Williams felt the silence pressing in on him. He could only half believe that he was refusing to take the commission which he had longed for. Yet he knew he could not face himself if he owed his rise to such circumstances. ‘I regret, sir, that I cannot accept Captain Wickham’s recommendation. I do wish to continue serving as a volunteer with the 106th Regiment if I am granted that honour.’

‘Think carefully about this. You behaved with considerable gallantry and recovered colours whose loss would have been an appalling stain on the honour of this regiment. That deed is greater than those usually performed by gentlemen seeking a commission.’ MacAndrews was unsure whether to be impressed or vaguely annoyed by the Welshman’s stubbornness. He wondered how he would behave in the same circumstances, knowing that his own pride and sense of what was right might have made him just as big a damned fool. ‘Would it change matters if I made it an order?’

‘I still could not in honour obey,’ said Williams mulishly. Realising what he had said, he added, ‘With the utmost respect, sir.’ A thought he been playing with for some time voiced itself. ‘Perhaps it would be a kind thing to tell Mr Redman’s parents that he fell leading a gallant charge to recapture the colours.’

MacAndrews permitted himself a tiny smile.

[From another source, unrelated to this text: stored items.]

===== src/rtl/idcp_pkg.sv =====
// Shared types, status and sequence codes, and port tables for the ISA DMA
// channel programmer. No dependencies.
package idcp_pkg;

   localparam logic [2:0] ST_OK      = 3'd0;
   localparam logic [2:0] ST_CHANNEL = 3'd1;
   localparam logic [2:0] ST_ZERO    = 3'd2;
   localparam logic [2:0] ST_ALIGN   = 3'd3;
   localparam logic [2:0] ST_RANGE   = 3'd4;
   localparam logic [2:0] ST_WINDOW  = 3'd5;

   localparam logic [2:0] CASCADE_CHANNEL = 3'd4;

   // Position of a word within the nine-word programming sequence
   localparam logic [3:0] BEAT_MASK     = 4'd0;
   localparam logic [3:0] BEAT_CLEAR    = 4'd1;
   localparam logic [3:0] BEAT_MODE     = 4'd2;
   localparam logic [3:0] BEAT_PAGE     = 4'd3;
   localparam logic [3:0] BEAT_ADDR_LO  = 4'd4;
   localparam logic [3:0] BEAT_ADDR_HI  = 4'd5;
   localparam logic [3:0] BEAT_COUNT_LO = 4'd6;
   localparam logic [3:0] BEAT_COUNT_HI = 4'd7;
   localparam logic [3:0] BEAT_UNMASK   = 4'd8;

   localparam logic [7:0] MASK_PORT_8   = 8'h0A;
   localparam logic [7:0] MASK_PORT_16  = 8'hD4;
   localparam logic [7:0] CLEAR_PORT_8  = 8'h0C;
   localparam logic [7:0] CLEAR_PORT_16 = 8'hD8;
   localparam logic [7:0] MODE_PORT_8   = 8'h0B;
   localparam logic [7:0] MODE_PORT_16  = 8'hD6;
   localparam logic [7:0] MASK_SET_BIT  = 8'h04;

   typedef struct packed {
      logic [2:0]  status;
      logic        wide;
      logic [2:0]  channel;
      logic [7:0]  mode_byte;
      logic [7:0]  page;
      logic [15:0] offset;
      logic [15:0] count;
   } idcp_plan_type;

   typedef struct packed {
      logic [7:0] port_number;
      logic [7:0] port_data;
      logic [2:0] status;
      logic       last;
   } idcp_word_type;

   function automatic logic [7:0] page_reg_of(input logic [2:0] ch);
      logic [7:0] p;
      case (ch)
         3'd0:    p = 8'h87;
         3'd1:    p = 8'h83;
         3'd2:    p = 8'h81;
         3'd3:    p = 8'h82;
         3'd4:    p = 8'h8F;
         3'd5:    p = 8'h8B;
         3'd6:    p = 8'h89;
         3'd7:    p = 8'h8A;
         default: p = 8'h00;
      endcase
      return p;
   endfunction

   function automatic logic [7:0] addr_reg_of(input logic [2:0] ch);
      logic [7:0] p;
      case (ch)
         3'd0:    p = 8'h00;
         3'd1:    p = 8'h02;
         3'd2:    p = 8'h04;
         3'd3:    p = 8'h06;
         3'd4:    p = 8'hC0;
         3'd5:    p = 8'hC4;
         3'd6:    p = 8'hC8;
         3'd7:    p = 8'hCC;
         default: p = 8'h00;
      endcase
      return p;
   endfunction

   function automatic logic [7:0] count_reg_of(input logic [2:0] ch);
      logic [7:0] p;
      case (ch)
         3'd0:    p = 8'h01;
         3'd1:    p = 8'h03;
         3'd2:    p = 8'h05;
         3'd3:    p = 8'h07;
         3'd4:    p = 8'hC2;
         3'd5:    p = 8'hC6;
         3'd6:    p = 8'hCA;
         3'd7:    p = 8'hCE;
         default: p = 8'h00;
      endcase
      return p;
   endfunction

endpackage


===== src/rtl/idcp_if.sv =====
// Valid/ready channel interfaces for requests and port-write words.
// Depends on nothing.
interface idcp_req_if;
   logic        valid;
   logic        ready;
   logic [7:0]  mode_byte;
   logic [2:0]  channel;
   logic [31:0] phys_address;
   logic [31:0] byte_count;

   modport source (output valid, mode_byte, channel, phys_address, byte_count,
                   input ready);
   modport sink (input valid, mode_byte, channel, phys_address, byte_count,
                 output ready);
endinterface

interface idcp_rsp_if;
   logic       valid;
   logic       ready;
   logic [7:0] port_number;
   logic [7:0] port_data;
   logic [2:0] status;
   logic       last;

   modport source (output valid, port_number, port_data, status, last,
                   input ready);
   modport sink (input valid, port_number, port_data, status, last,
                 output ready);
endinterface


===== src/rtl/isa_dma_channel_programmer_unit.sv =====
// An accepted request is first registered, and its first port-write word is
// then registered into the result register; an accepted request gives
// nine words, one per cycle while the receiver is ready, and a rejected one
// gives a single status word. The word sequencer holds one request at a
// time; the next request is taken while the last word is loaded.
// Reset clears the request and result valid flags and the beat counter.
module isa_dma_channel_programmer_unit
   import idcp_pkg::*;
#(
   parameter int ADDRESS_BITS = 24
) (
   input  logic        clock,
   input  logic        reset,
   idcp_req_if.sink    req_ch,
   idcp_rsp_if.source  rsp_ch
);

   logic          req_valid_ff, req_valid_in;
   logic [7:0]    mode_ff;
   logic [2:0]    channel_ff;
   logic [31:0]   address_ff;
   logic [31:0]   count_ff;
   logic          accept;
   logic          item_done;
   idcp_plan_type plan;
   idcp_word_type word;

   assign req_ch.ready = !req_valid_ff || item_done;
   assign accept       = req_ch.valid && req_ch.ready;
   assign req_valid_in = accept ? 1'b1 : (item_done ? 1'b0 : req_valid_ff);

   always_ff @(posedge clock) begin
      if (reset) begin
         req_valid_ff <= 1'b0;
      end else begin
         req_valid_ff <= req_valid_in;
      end
   end

   // hold the request until its last word is loaded
   always_ff @(posedge clock) begin
      if (accept) begin
         mode_ff    <= req_ch.mode_byte;
         channel_ff <= req_ch.channel;
         address_ff <= req_ch.phys_address;
         count_ff   <= req_ch.byte_count;
      end
   end

   idcp_check #(
      .ADDRESS_BITS (ADDRESS_BITS)
   ) u_check (
      .mode_byte    (mode_ff),
      .channel      (channel_ff),
      .phys_address (address_ff),
      .byte_count   (count_ff),
      .plan         (plan)
   );

   idcp_seq u_seq (
      .clock      (clock),
      .reset      (reset),
      .item_valid (req_valid_ff),
      .plan       (plan),
      .item_done  (item_done),
      .rsp_valid  (rsp_ch.valid),
      .rsp_ready  (rsp_ch.ready),
      .rsp_word   (word)
   );

   assign rsp_ch.port_number = word.port_number;
   assign rsp_ch.port_data   = word.port_data;
   assign rsp_ch.status      = word.status;
   assign rsp_ch.last        = word.last;

   a_done_needs_item: assert property (@(posedge clock) disable iff (reset)
      item_done |-> req_valid_ff)
      else $error("sequence finished with no request held");

   a_held_request_stable: assert property (@(posedge clock) disable iff (reset)
      req_valid_ff && !item_done |=> $stable(address_ff) && $stable(count_ff))
      else $error("held request changed mid-sequence");

   a_refill_after_done: assert property (@(posedge clock) disable iff (reset)
      req_valid_ff && !item_done |-> !req_ch.ready)
      else $error("request taken while previous one still in sequence");

endmodule


===== src/rtl/idcp_check.sv =====
// Request checker: status of the first failing check plus the page, offset
// and count fields of the sequence. Depends on idcp_pkg.
module idcp_check
   import idcp_pkg::*;
#(
   parameter int ADDRESS_BITS = 24
) (
   input  logic [7:0]    mode_byte,
   input  logic [2:0]    channel,
   input  logic [31:0]   phys_address,
   input  logic [31:0]   byte_count,
   output idcp_plan_type plan
);

   localparam logic [32:0] LIMIT = 33'd1 << ADDRESS_BITS;

   logic        wide;
   logic [16:0] win_mask;
   logic [32:0] win_size;
   logic [32:0] end_sum;
   logic [32:0] win_end;
   logic        above_limit;
   logic [15:0] units;

   assign wide        = (channel > CASCADE_CHANNEL);
   assign win_mask    = wide ? 17'h1FFFF : 17'h0FFFF;
   assign win_size    = wide ? 33'h20000 : 33'h10000;
   assign end_sum     = {1'b0, phys_address} + {1'b0, byte_count};
   assign win_end     = {16'd0, phys_address[16:0] & win_mask} + {1'b0, byte_count};
   assign above_limit = ({1'b0, phys_address} >= LIMIT) || (end_sum > LIMIT);
   assign units       = wide ? byte_count[16:1] : byte_count[15:0];

   always_comb begin
      if (channel == CASCADE_CHANNEL) begin
         plan.status = ST_CHANNEL;
      end else if (byte_count == 32'd0) begin
         plan.status = ST_ZERO;
      end else if (wide && (phys_address[0] || byte_count[0])) begin
         plan.status = ST_ALIGN;
      end else if (above_limit) begin
         plan.status = ST_RANGE;
      end else if (win_end > win_size) begin
         plan.status = ST_WINDOW;
      end else begin
         plan.status = ST_OK;
      end
      plan.wide      = wide;
      plan.channel   = channel;
      plan.mode_byte = mode_byte;
      plan.page      = phys_address[23:16];
      plan.offset    = wide ? phys_address[16:1] : phys_address[15:0];
      plan.count     = units - 16'd1;
   end

endmodule


===== src/rtl/idcp_seq.sv =====
// Word sequencer: walks the nine port writes of a checked request into the
// result register, or emits one rejection word. Depends on idcp_pkg.
module idcp_seq
   import idcp_pkg::*;
(
   input  logic          clock,
   input  logic          reset,
   input  logic          item_valid,
   input  idcp_plan_type plan,
   output logic          item_done,
   output logic          rsp_valid,
   input  logic          rsp_ready,
   output idcp_word_type rsp_word
);

   logic [3:0]    beat_ff, beat_in;
   logic          rsp_valid_ff, rsp_valid_in;
   idcp_word_type word_ff, word_in;
   logic          load;
   logic          reject;
   logic [7:0]    low2;

   assign load      = item_valid && (!rsp_valid_ff || rsp_ready);
   assign reject    = (plan.status != ST_OK);
   assign item_done = load && (reject || (beat_ff == BEAT_UNMASK));
   assign low2      = {6'd0, plan.channel[1:0]};

   always_comb begin
      word_in.status = plan.status;
      word_in.last   = reject || (beat_ff == BEAT_UNMASK);
      case (beat_ff)
         BEAT_MASK: begin
            word_in.port_number = plan.wide ? MASK_PORT_16 : MASK_PORT_8;
            word_in.port_data   = MASK_SET_BIT | low2;
         end
         BEAT_CLEAR: begin
            word_in.port_number = plan.wide ? CLEAR_PORT_16 : CLEAR_PORT_8;
            word_in.port_data   = 8'h00;
         end
         BEAT_MODE: begin
            word_in.port_number = plan.wide ? MODE_PORT_16 : MODE_PORT_8;
            word_in.port_data   = plan.mode_byte | low2;
         end
         BEAT_PAGE: begin
            word_in.port_number = page_reg_of(plan.channel);
            word_in.port_data   = plan.page;
         end
         BEAT_ADDR_LO: begin
            word_in.port_number = addr_reg_of(plan.channel);
            word_in.port_data   = plan.offset[7:0];
         end
         BEAT_ADDR_HI: begin
            word_in.port_number = addr_reg_of(plan.channel);
            word_in.port_data   = plan.offset[15:8];
         end
         BEAT_COUNT_LO: begin
            word_in.port_number = count_reg_of(plan.channel);
            word_in.port_data   = plan.count[7:0];
         end
         BEAT_COUNT_HI: begin
            word_in.port_number = count_reg_of(plan.channel);
            word_in.port_data   = plan.count[15:8];
         end
         BEAT_UNMASK: begin
            word_in.port_number = plan.wide ? MASK_PORT_16 : MASK_PORT_8;
            word_in.port_data   = low2;
         end
         default: begin
            word_in.port_number = 8'h00;
            word_in.port_data   = 8'h00;
         end
      endcase
      // a rejection word carries only the status and the last flag
      if (reject) begin
         word_in.port_number = 8'h00;
         word_in.port_data   = 8'h00;
      end
   end

   always_comb begin
      beat_in = beat_ff;
      if (item_done) begin
         beat_in = BEAT_MASK;
      end else if (load) begin
         beat_in = beat_ff + 4'd1;
      end
   end

   assign rsp_valid_in = load ? 1'b1 : (rsp_ready ? 1'b0 : rsp_valid_ff);

   always_ff @(posedge clock) begin
      if (reset) begin
         beat_ff      <= BEAT_MASK;
         rsp_valid_ff <= 1'b0;
      end else begin
         beat_ff      <= beat_in;
         rsp_valid_ff <= rsp_valid_in;
      end
   end

   always_ff @(posedge clock) begin
      if (load) begin
         word_ff <= word_in;
      end
   end

   assign rsp_valid = rsp_valid_ff;
   assign rsp_word  = word_ff;

   a_beat_range: assert property (@(posedge clock) disable iff (reset)
      beat_ff <= BEAT_UNMASK)
      else $error("beat counter past the unmask word");

   a_reject_last: assert property (@(posedge clock) disable iff (reset)
      rsp_valid_ff && (word_ff.status != ST_OK) |->
         word_ff.last && (word_ff.port_number == 8'h00) && (word_ff.port_data == 8'h00))
      else $error("rejection word not a single zero word");

   a_reject_at_start: assert property (@(posedge clock) disable iff (reset)
      load && reject |-> beat_ff == BEAT_MASK)
      else $error("rejection seen in the middle of a sequence");

   a_beat_advance: assert property (@(posedge clock) disable iff (reset)
      load && !item_done |=> beat_ff == $past(beat_ff) + 4'd1)
      else $error("beat counter did not advance");

endmodule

A damned fool in love with honour and still seeing the romance in soldiering. That did remind him of himself, but he was not about to admit that.

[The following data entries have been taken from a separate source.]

`config.mk`:
```
export PLATFORM = sky130hd
export DESIGN_NAME = byte_block_median
export DESIGN_NICKNAME = d
export VERILOG_FILES = /design/src/design/bbm_pkg.sv /design/src/design/byte_block_median.sv /design/src/design/bbm_ram.sv /design/src/design/bbm_queue.sv /design/src/design/bbm_front.sv /design/src/design/bbm_back.sv
export SDC_FILE = /design/constraint.sdc
export NUM_CORES = 1
export LEC_CHECK = 0
export BUFFER_PORTS_ARGS = -buffer_cell sky130_fd_sc_hd__buf_4
export CAP_MARGIN = 20
export CORE_ASPECT_RATIO = 0.9
export CORE_UTILIZATION = 57
export DETAILED_ROUTE_END_ITERATION = 6
export PLACE_DENSITY = 0.82
export SYNTH_ARGS = -nofsm -noshare
export SYNTH_HDL_FRONTEND = slang
export SYNTH_HIERARCHICAL = 1
export SYNTH_SLANG_ARGS = --single-unit
export TNS_END_PERCENT = 30
```
`constraint.sdc`:
```
create_clock -name clk -period 3.2 [get_ports clk]
set_clock_uncertainty 0.2 [all_clocks]
set_input_delay 0.16 -clock clk [delete_from_list [all_inputs] [get_ports clk]]
set_output_delay 0.16 -clock clk [all_outputs]
set_load 0.01 [all_outputs]
```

‘Redman came nowhere near the colours,’ he said. ‘You went first anyway.’

‘Nevertheless, he was in command, sir, and led the main body.’

‘As you say,’ MacAndrews relented. There were so many letters to write and at least this would make one of them easier. It would be harder to phrase the words to the colonel’s father – and his affianced. Damn, he had forgotten her. He looked again at Williams. ‘Very well. You are dismissed, Mr Williams. Good night to you.’